Stantec, North/South Consultants and InterGroup Consultants have worked on the environmental assessments. The selection for who will do the final design for the generating station is in process.
Taking part in the Keeyask partnership are the Tataskweyak and Fox Lake Cree, and War Lake and York Factory First Nations.
Ottawa’s LRT to run shallower
In early July, the design for Ottawa’s new light rail transit line across the downtown was modified to place the 3-kilometre underground tunnel at a shallower depth.
The tunnel will run below Queen Street, a block north of its original route along Albert Street, and will be bored at a depth of 16 metres instead of 40 metres. The change saves $400 million on the $2.1 billion project.
The new east-west LRT line is 12 kilometres in total with 13 stations. Capital Transit Partners, a joint venture of STV Canada Consulting, URS Canada, Jacobs and Morrison Hershfield, is doing the preliminary engineering and project management for the project. Construction will start in December.
Vancouver seawall strengthened
The 75-year-old seawall around Vancouver’s Stanley Park has been rehabilitated. Worley Parsons was the consulting engineer, working with Vancouver’s Parks Board.
The ocean had gradually worn away the grout keeping the boulders together in the old seawall. The crews had to work alongside a 42-inch diameter pressurized sewer line made of fibre glass — an unusual material. Work also sometimes had to be done overnight in a short four-hour window between tides.
York University expands engineering
York University north of Toronto is planning a major expansion to its engineering programs. In June the university and Ontario government announced a $50-million capital investment for a new engineering building: “one of the largest expansions in the university’s history.”
At present, York University’s Faculty of Science and Engineering offers onlycomputer and software engineering, geomatics, and space engineering.
Also, this summer the faculty is moving into a new Life Sciences building on the Keele Street campus. This $70-million, 14,860-sq.m facility has modular CL-2 level labs and a “randomized” design for the building envelope. It was designed by NXL Architects with SSG, Blackwell Bowick (structural), Crossey (mechanical-electrical) R.V. Anderson (civil), Enermodal (LEED), Arencon (code), Aercoustics (acoustics) and RWDI (environmental).
Sudbury tunnel project wins U.S. award
R.V. Anderson Associates of Toronto has won the American Public Works Association Project of the Year Award for the City of Greater Sudbury South End Sewage Rock Tunnel Project.
The project won in the environment ($25 to $75 million) category.

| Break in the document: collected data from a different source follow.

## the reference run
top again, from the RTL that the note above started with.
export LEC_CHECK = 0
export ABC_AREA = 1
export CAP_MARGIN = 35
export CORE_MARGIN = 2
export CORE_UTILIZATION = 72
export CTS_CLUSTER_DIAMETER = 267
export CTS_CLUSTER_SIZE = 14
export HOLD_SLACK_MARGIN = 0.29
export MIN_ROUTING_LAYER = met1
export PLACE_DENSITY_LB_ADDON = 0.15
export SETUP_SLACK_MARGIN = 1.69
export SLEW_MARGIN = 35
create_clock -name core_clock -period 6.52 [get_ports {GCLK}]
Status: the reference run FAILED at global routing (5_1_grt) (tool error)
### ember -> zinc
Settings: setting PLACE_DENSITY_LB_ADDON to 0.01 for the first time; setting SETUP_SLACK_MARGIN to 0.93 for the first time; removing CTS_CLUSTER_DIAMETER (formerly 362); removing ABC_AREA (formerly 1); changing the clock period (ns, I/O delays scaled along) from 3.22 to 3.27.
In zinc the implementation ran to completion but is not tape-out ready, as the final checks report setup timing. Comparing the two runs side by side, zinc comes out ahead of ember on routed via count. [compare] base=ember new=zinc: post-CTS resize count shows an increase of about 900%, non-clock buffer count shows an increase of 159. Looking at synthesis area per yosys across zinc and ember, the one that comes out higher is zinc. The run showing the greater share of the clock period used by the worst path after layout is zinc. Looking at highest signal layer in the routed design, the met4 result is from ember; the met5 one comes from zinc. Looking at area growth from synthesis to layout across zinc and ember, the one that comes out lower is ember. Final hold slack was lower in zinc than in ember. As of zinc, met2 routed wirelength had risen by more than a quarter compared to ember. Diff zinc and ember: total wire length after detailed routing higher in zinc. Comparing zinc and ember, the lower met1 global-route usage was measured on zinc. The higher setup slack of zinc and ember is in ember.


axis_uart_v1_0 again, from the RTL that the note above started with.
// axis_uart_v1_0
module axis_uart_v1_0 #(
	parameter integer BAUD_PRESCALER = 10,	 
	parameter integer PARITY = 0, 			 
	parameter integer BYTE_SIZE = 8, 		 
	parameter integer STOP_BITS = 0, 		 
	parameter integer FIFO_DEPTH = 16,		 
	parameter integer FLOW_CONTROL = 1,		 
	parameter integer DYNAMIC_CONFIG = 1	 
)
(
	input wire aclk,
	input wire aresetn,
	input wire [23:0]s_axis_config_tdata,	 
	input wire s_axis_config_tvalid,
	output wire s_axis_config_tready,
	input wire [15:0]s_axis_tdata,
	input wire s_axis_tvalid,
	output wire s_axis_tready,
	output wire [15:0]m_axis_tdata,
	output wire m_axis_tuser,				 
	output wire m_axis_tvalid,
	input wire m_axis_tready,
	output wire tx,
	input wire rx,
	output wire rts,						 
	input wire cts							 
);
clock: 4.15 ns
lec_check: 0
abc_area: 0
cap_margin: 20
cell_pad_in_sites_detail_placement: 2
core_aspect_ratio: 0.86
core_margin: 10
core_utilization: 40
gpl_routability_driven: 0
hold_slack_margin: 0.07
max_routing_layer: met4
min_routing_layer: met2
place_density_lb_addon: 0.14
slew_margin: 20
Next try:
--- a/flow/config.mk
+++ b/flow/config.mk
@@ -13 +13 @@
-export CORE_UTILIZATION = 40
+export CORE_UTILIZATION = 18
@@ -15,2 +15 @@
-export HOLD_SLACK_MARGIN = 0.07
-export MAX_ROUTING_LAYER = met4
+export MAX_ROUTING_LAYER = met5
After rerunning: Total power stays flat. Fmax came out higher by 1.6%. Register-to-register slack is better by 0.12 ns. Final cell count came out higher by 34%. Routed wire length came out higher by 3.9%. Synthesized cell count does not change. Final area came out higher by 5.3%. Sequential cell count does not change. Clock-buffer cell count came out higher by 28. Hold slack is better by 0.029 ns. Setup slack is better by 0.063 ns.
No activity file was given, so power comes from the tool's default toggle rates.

It involved blasting a 6.5-kilometre tunnel through bedrock 25 metres below the surface.
B.C. Auditor wants environmental approvals followed up
The Auditor General of British Columbia, John Doyle, has found serious faults in how the government’s Environmental Assessment Office oversees projects that it certifies.
In particular, the auditor general was perturbed that the office is not following up on projects to make sure they are fulfilling requirements that were imposed as a condition for getting approval.

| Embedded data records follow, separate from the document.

### run.sh
#!/bin/bash
# the make line also repeats each setting of config.mk as NAME=value (left out here)
make -C /OpenROAD-flow-scripts/flow DESIGN_CONFIG=/design/flow/config.mk WORK_HOME=/design/flow/orfs CLKGATE_MAP_FILE= finish
### design.v
module PE (
    input              clk,
    input              CIM_en,
    input              STDW,  
    input              STDR,  
    input        [5:0] STD_A,  
    input        [3:0] weight_in,  
    input      [255:0] act_in,  
    output reg   [3:0] weight_out,  
    output reg  [13:0] PSUM  
);
reg  [255:0] weight;  
integer i;
always @(posedge clk) begin
    for (i = 0; i < 64; i = i+1) begin
        if (STDW && STD_A == i) begin  
            weight[4*i+3 -: 4] <= weight_in;
        end
    end
end
always@(*) begin
    weight_out = 4'b0;
    PSUM = 14'b0;
    if (STDW) begin  
    end
    else if (STDR) begin  
        weight_out = weight[4*STD_A+3 -: 4];
    end
    else begin  
        if (CIM_en) begin
            for (i = 0; i < 64; i = i+1) begin
                PSUM = PSUM + weight[4*i+3 -: 4] * act_in[4*i+3 -: 4];  
            end
        end
    end
end
endmodule
### constraint.sdc
create_clock -name core_clock -period 16.0 [get_ports {clk}]
set_input_delay 3.2000 -clock core_clock [delete_from_list [all_inputs] [get_ports {clk}]]
set_output_delay 3.2000 -clock core_clock [all_outputs]
set_load 0.01 [all_outputs]
### config.mk
export PLATFORM = sky130hd
export DESIGN_NAME = PE
export DESIGN_NICKNAME = PE
export VERILOG_FILES = /design/flow/design.v
export SDC_FILE = /design/flow/constraint.sdc
export NUM_CORES = 4
export LEC_CHECK = 0
export CAP_MARGIN = 20
export CELL_PAD_IN_SITES_GLOBAL_PLACEMENT = 0
export CORE_ASPECT_RATIO = 1.57
export CORE_MARGIN = 2
export CORE_UTILIZATION = 72
export CTS_CLUSTER_SIZE = 50
export GPL_ROUTABILITY_DRIVEN = 1
export MAX_ROUTING_LAYER = met4
export PLACE_DENSITY_LB_ADDON = 0.0
export SETUP_SLACK_MARGIN = -2.0
export SLEW_MARGIN = 0
export TNS_END_PERCENT = 60
==> summary.txt, run 1 <==
Flow results.

- The maximum net fanout on the critical path is 3.
- The total die size is 67800 µm².
- In this run, post-CTS repair resized a total of 0 instances.
- The placement report lists the number of port buffers as 287.
- The script reports the combined buffer and inverter count of the critical path as 11.
- Dividing the detail-routed wire length by the instance count gives ~25 µm.
- Summed over all instances, the cell type with the most area after synthesis is fa_1.
- The final critical delay including setup and external delays is 16.69 ns.
- The data arrival time reported for the critical path is 13.49 ns.
- The number of synthesis warnings is 1.
- The portion of synthesized cell area occupied by the leading cell type is 0.424.
- Detailed routing inserted a total of 33169 vias.
- The clock slew seen by the registers of the worst setup and hold paths is 0.07 ns.
- The cell-mix breakdown from Yosys lists the XOR/XNOR area share as 0.00111.
- The first-pass GRT wire length is 217000 µm.
- For this run, global-route usage on met2 was measured as 0.755.
- The number of standard-cell rows in the floorplan is 117.
- The run did not pass the layout checks because of setup timing.
- The end point of the most critical hold path is weight[159]$_DFFE_PP_.
- The kind of end point of the critical path is an output pin.
- The number of cells in the yosys synthesis report is about 4400.
- At the floorplan stage, the core utilization is reported as 0.728.
- The number of nets in the synthesized netlist is between 6000 and 7000.
- The clock tree from TritonCTS is built.
- The number of top-level design ports is between 200 and 300.
- The required time of the critical path is ~13 ns.
- Synthesis produced a netlist whose cell count is 4352.
- The synthesis report lists the most area-consuming cells as fa_1 42%, edfxtp_1 16%, ha_1 14%, and2_1 9.8%, inv_1 9.5%.
- The post-placement setup slack is -0.647 ns.
- Looking at the clock tree report, the H-tree level count equals 1.
- The number of max-slew violations in the final report is 0.
- The worst slew margin relative to its limit is 0.210.
- Hold analysis shows the worst path with a depth of 1.
- The async set-or-reset flop fraction in the synthesized netlist is 0.
- The net count of the finished layout is 6640.
- The cell that appears most often on the critical path is fa_1.
- The number of iterations in the first detailed-routing pass is 8.
- Compared with the post-synthesis result, the final layout area differs by 13.1%.
- After clock tree synthesis, the setup repair step added 0 buffers.
- After detailed routing, the number of remaining DRC violations is 0.
- The part of the Yosys area used for sequential elements is 0.162.
- The met1 demand-to-capacity share in global routing is 0.471.
- The launch point of the worst min-delay path is recorded as weight_in[3].
- For this run, the slowest stage of the critical path takes 0.59 ns.
- Looking at the cell usage after synthesis, the top flip-flop cell is edfxtp_1.
- The clock sink total is 256.
- The number of inserted filler cells in the final layout is a little under 4000.
- CTS reports a maximum clock tree buffer depth of 3.
- The die is 209 µm wide.
- Post-route period utilization is reported as 1.04.
- The vertical die dimension reported for this design is approximately 330 µm.
- In the final timing run, aggregate negative setup slack is -3.34 ns.
- The global route stage reports its total congestion overflow as 0.
- The STA report counts the stages on the worst setup path as 32.
- By count the netlist is led by 1196 x inv_1, 1002 x fa_1, 742 x and2_1.
- Counting flops with a built-in enable in the synthesized netlist gives 256.
- Grouping stages by cell kind, the critical path spends the most delay in adder cells.
- The number of clock buffers inserted by TritonCTS is 27.
- Summed over all routing layers, the global router reports a total usage of 0.453.
- The global-route layer with the greatest usage is met2.
- The start-to-end type of the worst setup path is in2out.
- The via count of the first global-routing pass is 38641.
- On the critical path, the stage with the largest delay is an instance of fa_1.
- Before any placement, the netlist area is recorded as 47300 µm².
- The flow ran to the end, but the layout failed its checks.
- The number of warnings in the stage logs is 32.
- RePlAce ended its routability-driven mode at a weighted congestion of 1.03.
- The maximum number of pins on one net before global-route repair is 65.
- The last timing report of the flow puts the setup violation total at 8.
- Static timing analysis puts the maximum clock frequency at 59.9 MHz.
- In this run, the synthesized area fraction spent on adder and majority cells is recorded as 0.561.
- The synthesized-area fraction occupied by ao, oa, aoi and oai cells is 0.0102.
- Dividing the detail-routed via count by the number of cells gives 5.80.
- The prevailing logic family in the synthesized netlist is adder cells.
- The report counts max-capacitance violations totalling 0.
- In the Yosys stats the netlist draws on 38 distinct library cells.
- The area of the placeable core is 65000 µm².
- The type recorded for the worst min-delay path is in2reg.
- The number of antenna violations at the first check in global routing is 9.
- The synthesized flop and latch total is 256.
- Nets still carrying antenna violations after routing amount to 0.
- The total length of routed wires is 140000 µm.
- The multiplexer fraction of the synthesized cell area is 0.0300.
- The worst setup path is launched from an input pin.
- The half-perimeter wire length of the detailed placement result is 121000 µm.
- The clock root buffer is clkbuf_16.
- For this run, the chip area from Yosys synthesis comes to 47300 µm².
- The report puts the hold buffer count at CTS at 0.
- The met3 track demand over resource in global routing is 0.0666.
- The transition time recorded at the tightest slew-check pin is roughly 1.2 ns.
- The most critical setup path has its endpoint at PSUM[9].
- In the final report, the number of hold violations comes to 0.
- The source of the critical timing path is act_in[252].
- The post-layout worst setup margin is -0.690 ns.
- The most common cell in the netlist is inv_1.
- The synthesized area per cell is 10.9 µm².
- The post-synthesis simple-gate area fraction is 0.136.
- The number of DRC markers after the initial detailed-route iteration is 2250.
## stage by stage
step / utilization / instances / hold WS, ns / cell area [µm²]
finish: 0.823 / 5715 / 3.23 / 53500
global route: 0.823 / 5713 / 3.22 / 53500
CTS: 0.823 / 5703 / 3.20 / 53500
detailed placement: 0.810 / 5654 / 3.84 / 52600
global placement: 0.810 / 5654 / 3.83 / 52600
floorplan: - / 4352 / 3.30 / 47300
## layer usage
layer | part of all wire | routed length [µm]
met1 | 0.31 | 43800
met2 | 0.50 | 70300
met3 | 0.072 | 10200
met4 | 0.11 | 16100
met5 | 0 | 0
## cell type report
type                    instances  area, µm²  area share
inverters                    1196       4490      0.0839
repair buffers                502       4460      0.0834
diodes                         12       30.0    0.000561
multi-input cells            2867      34900       0.653
well taps                     833       1040      0.0195
clock inverters                19        168     0.00313
clock buffers                  30        687      0.0128
flip-flops and latches        256       7690       0.144
==> run 2, diff against run 1 <==
- CELL_PAD_IN_SITES_GLOBAL_PLACEMENT: 0 -> unset
- CORE_ASPECT_RATIO: 1.57 -> 1.42
- CORE_UTILIZATION: 72 -> 44
- CTS_CLUSTER_DIAMETER: unset -> 100
- CTS_CLUSTER_SIZE: 50 -> 94
- GPL_ROUTABILITY_DRIVEN: 1 -> unset
- GPL_TIMING_DRIVEN: unset -> 0
- MAX_ROUTING_LAYER: met4 -> unset
- PLACE_DENSITY: unset -> 0.37
- PLACE_DENSITY_LB_ADDON: 0.0 -> unset
- SETUP_SLACK_MARGIN: -2.0 -> unset
- SLEW_MARGIN: 0 -> 20
- TNS_END_PERCENT: 60 -> 15
- clock period: 16.0 -> 20.0 ns (I/O delays scaled with it)
==> run 2 against run 1 <==
Compared with the run above: now clean on timing, DRC and antenna; clock-buffer cell count decreased by 11; non-clock buffer count decreased by 180; design area decreased by 1.6%; critical endpoint is now PSUM[11]; synthesized cell count unchanged.
==> summary.txt, run 2 <==
Flow results.

- The run finished with no timing, DRC or antenna violations.
- The synthesized flop and latch total is 256 (unchanged).
- The required time of the critical path is 16.00 ns (+3.20 ns).
- The number of max-slew violations in the final report is 0 (unchanged).
- The met1 demand-to-capacity share in global routing is 0.352 (-0.119).
- The kind of end point of the critical path is an output pin.
- The cell at the slowest stage of the critical path is clkdlybuf4s50_1.
- The worst path arrival time was 14.51 ns (+1.02 ns).
- The final weighted congestion in routability-driven placement is 0.934 (-9.2%).
- The family of cells with the greatest summed delay on the critical path is adder cells.
- TritonCTS built the clock tree.
- The total length of routed wires is 153000 µm (+9.1%).
- The source of the critical timing path is act_in[176].
- The total negative setup slack is 0 ns (+3.34 ns).
- The most common cell in the netlist is inv_1.
- The die outline height is 395 µm (+21%).
- The delay of the slowest cell on the worst path is 0.64 ns (+0.05 ns).
- The total via count after detailed routing is 30428 (-8.3%).
- The overall overflow remaining after global route came to 0 (unchanged).
- The type recorded for the worst min-delay path is in2reg.
- The maximum number of pins on one net before global-route repair came to 38 (-42%).
- Among all flip-flop cells after synthesis, the most frequent one is edfxtp_1.
- The post-synthesis simple-gate area fraction was 0.136 (unchanged).
- The clock root buffer is clkbuf_16.
- The horizontal die size was 279 µm (+34%).
- The slew at the pin with the worst max-slew slack is 1.05 ns (-0.128 ns).
- The post-synthesis instance area is 47300 µm² (unchanged).
- The final worst hold slack was 3.81 ns (+0.584 ns).
- The cell with the most instances on the worst path is fa_1.
- The final instance area came to 52700 µm² (-1.6%).
- The number of antenna violations at the first check in global routing was 16 (+7).
- The count of buffer and inverter cells on the critical path came to 9 (-2).
- Setup repair after global routing left no endpoint under its margin.
- For hold timing, the worst endpoint is weight[175]$_DFFE_PP_.
- The async set-or-reset flop fraction in the synthesized netlist is 0 (unchanged).
- The chip area estimate from yosys synthesis was 47300 µm² (unchanged).
- The final count of hold timing violations is 0 (unchanged).
- The xor and xnor area share after synthesis is 0.00111 (unchanged).
- For reference, the top cells by count after synthesis are 1196 x inv_1, 1002 x fa_1, 742 x and2_1.
- The number of cells in the yosys synthesis report was 4352 (unchanged).
- The routing usage on met2 is 0.535 (-0.221).
- The final design utilization is 0.493 (-0.330).
- The number of gates resized after cts is 0 (unchanged).
- The maximum clock path buffer count is 3 (unchanged).
- The number of standard-cell rows in the floorplan is 143 (+22%).
- The worst setup path endpoint is PSUM[11].
- The adder-cell share of the synthesized area is 0.561 (unchanged).
- The number of warnings in the stage logs is 34 (+6.3%).
- The final count of negative-setup-slack endpoints is 0 (-8).
- Compared with the post-synthesis result, the final layout area differs by 11.3%.
- The hold-critical path depth came to 1 (unchanged).
- The post-layout worst setup margin is 1.49 ns (+2.19 ns).
- The number of design rule violations left after detail routing came to 0 (unchanged).
- The final critical delay including setup and external delays is 18.51 ns.
- The final cycle utilization of the critical path is 0.925 (-0.118).
- The via count of the first global-routing pass came to 34294 (-11%).
- The maximum clock frequency is 54.0 MHz.
- The met3 track demand over resource in global routing is 0.0279 (-0.0387).
- The number of vias per cell after detailed routing is 5.03 (-13%).
- The number of synthesis warnings is 1 (unchanged).
- The maximum net fanout on the critical path is 4 (+1).
- The global router's overall resource usage is 0.290 (-0.163).
- The detail-routed net length per standard cell is 25.3 µm (+3.0%).
- The number of nets in the synthesized netlist came to 6142 (unchanged).
- The count of antenna-violating nets left after detailed routing is 0 (unchanged).
- The total stage count of the critical path was 30 (-6.3%).
- The count of input and output buffers is 285 (-0.70%).
- The number of enable-type register cells in the synthesized netlist was 256 (unchanged).
- Sorting the Yosys area breakdown by cell type puts at the top fa_1.
- The maximum level of the CTS H-tree is 1 (unchanged).
- The prevailing logic family in the synthesized netlist is adder cells.
- The clock slew seen by the registers of the worst setup and hold paths is 0.10 ns (+0.03 ns).
- The part of the Yosys area used for sequential elements is 0.162 (unchanged).
- The start-to-end type of the worst setup path is in2out.
- The post-cts hold-fix buffer tally is 0 (unchanged).
- The number of DRC markers after the initial detailed-route iteration is 1671 (-26%).
- The initial standard-cell utilization of the core is 0.443 (-0.285).
- The number of library cell types mapped by synthesis came to 38 (unchanged).
- The half-perimeter wire length of the detailed placement result is 135000 µm (+12%).
- The number of iterations in the first detailed-routing pass is 5 (-3).
- The number of clock buffers inserted by TritonCTS is 19 (-30%).
- The net count of the finished layout is 6452 (-2.8%).
- The total die size came to 110000 µm² (+62%).
- The synthesized-area fraction occupied by ao, oa, aoi and oai cells is 0.0102 (unchanged).
- The instance area after placement is 52000 µm² (-1.2%).
- The synthesized area per cell was 10.9 µm² (unchanged).
- Per the hold report, the tightest min-delay path originates at weight_in[3].
- The max capacitance violation total is 0 (unchanged).
- The multiplexer fraction of the synthesized cell area came to 0.0300 (unchanged).
- The first-pass GRT wire length was 227000 µm (+4.6%).
- The area of the placeable core is 107000 µm² (+64%).
- The post-placement setup slack is 1.45 ns (+2.10 ns).
- The worst slew margin relative to its limit is 0.296 (+0.0854).
- The synthesized instance count is 4352 (unchanged).
- Sorting the synthesized cells by area gives the leading types as fa_1 42%, edfxtp_1 16%, ha_1 14%, and2_1 9.8%, inv_1 9.5%.
- The nature of the critical path startpoint is an input pin.
- The global-route layer with the greatest usage is met2.
- The number of top-level design ports was 288 (unchanged).
- The clock sink total is 256 (unchanged).
- The buffers inserted during post-CTS setup optimization is 0 (unchanged).
- The portion of synthesized cell area occupied by the leading cell type is 0.424 (unchanged).
-- run 2: final cells by class --
cell class | instances | area [µm²]
tap | 1377 | 1720
inverter | 1196 | 4490
clock buffer | 19 | 475
fill | 10086 | 54200
multi-input combinational | 2867 | 34900
clock inverter | 14 | 164
buffer | 33 | 205
sequential | 256 | 7690
timing repair buffer | 289 | 2970
antenna | 2 | 5.00
-- run 2: stage by stage --
stage | cells
after floorplan | 4352
after global placement | 6014
after detailed placement | 6018
after CTS | 6051
after global routing | 6051
final | 6053
-- run 2: routing by layer --
layer | up-vias | wire, µm | part of all wire
li1 | 13611 | - | -
met1 | 15962 | 59400 | 0.39
met2 | 645 | 81800 | 0.53
met3 | 186 | 5730 | 0.037
met4 | 24 | 6040 | 0.039
met5 | - | 138 | 0.00090
==> run 3, diff against run 2 <==
- CAP_MARGIN: 20 -> 0
- CORE_ASPECT_RATIO: 1.42 -> unset
- CORE_UTILIZATION: 44 -> 72
- CTS_CLUSTER_DIAMETER: 100 -> unset
- CTS_CLUSTER_SIZE: 94 -> 80
- GPL_TIMING_DRIVEN: 0 -> unset
- HOLD_SLACK_MARGIN: unset -> -0.09
- MAX_ROUTING_LAYER: unset -> met4
- PLACE_DENSITY: 0.37 -> unset
- PLACE_DENSITY_LB_ADDON: unset -> 0.01
- SETUP_SLACK_MARGIN: unset -> 2.71
- TNS_END_PERCENT: 15 -> 40
- clock period: 20.0 -> 10.3 ns (I/O delays scaled with it)
==> run 3 against run 2 <==
Compared with the run above: now fails the layout checks on setup timing; non-clock buffer count rose by 474; routed wire length rose by 6.2%; largest cell class unchanged.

In a report issued July 2011, Doyle recommended that the Environmental Assessment Office should conduct post-certificate evaluations of projects. He was also concerned that commitments made in submitting projects for approval are written in language that is too vague.
CSCE elects new president
T.R. (Randy) Pickle, P.Eng. of Morrison Hershfield has been elected president of the Canadian Society for Civil Engineering (CSCE).

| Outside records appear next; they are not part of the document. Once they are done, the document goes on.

==> inputs of trial 34 <==
==> flow/design.v <==
module tpumac
 #(parameter BITS_AB=8,
   parameter BITS_C=16)
  (
   input clk, rst_n, WrEn, en,
   input signed [BITS_AB-1:0] Ain,
   input signed [BITS_AB-1:0] Bin,
   input signed [BITS_C-1:0] Cin,
   output reg signed [BITS_AB-1:0] Aout,
   output reg signed [BITS_AB-1:0] Bout,
   output reg signed [BITS_C-1:0] Cout
  );
  reg signed [BITS_C-1:0] Mult;
  reg [BITS_C-1:0] Adder, CMux;
  assign Mult = Ain * Bin;
  assign Adder = Mult + Cout;
  assign CMux = WrEn ? Cin : Adder;
  always@(posedge clk, negedge rst_n) begin
	if (!rst_n) begin
		Aout <= '0;
		Bout <= '0;
		Cout <= '0;
	end
	else if (en) begin
		Aout <= Ain;
		Bout <= Bin;
		Cout <= CMux;
	end
  end
endmodule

Reg Andres, P.Eng., vice-president of R.V. Anderson Associates, Toronto, has received the James A. Vance Award from CSCE.
Sean Brophy, P.Eng., has been appointed as president of Opus International Consultants (Canada). John Boyle, P.Eng. will succeed Brophy as president of Opus DaytonKnight in North Vancouver.
CH2M HILL has appointed Gareth Lifton, P.Eng. of Calgary as the firm’s global leader for asset management.
Emmanuelle Sauriol, ing., of Dessau in Montreal has been invited to join the board of the International Institute for Sustainable Development.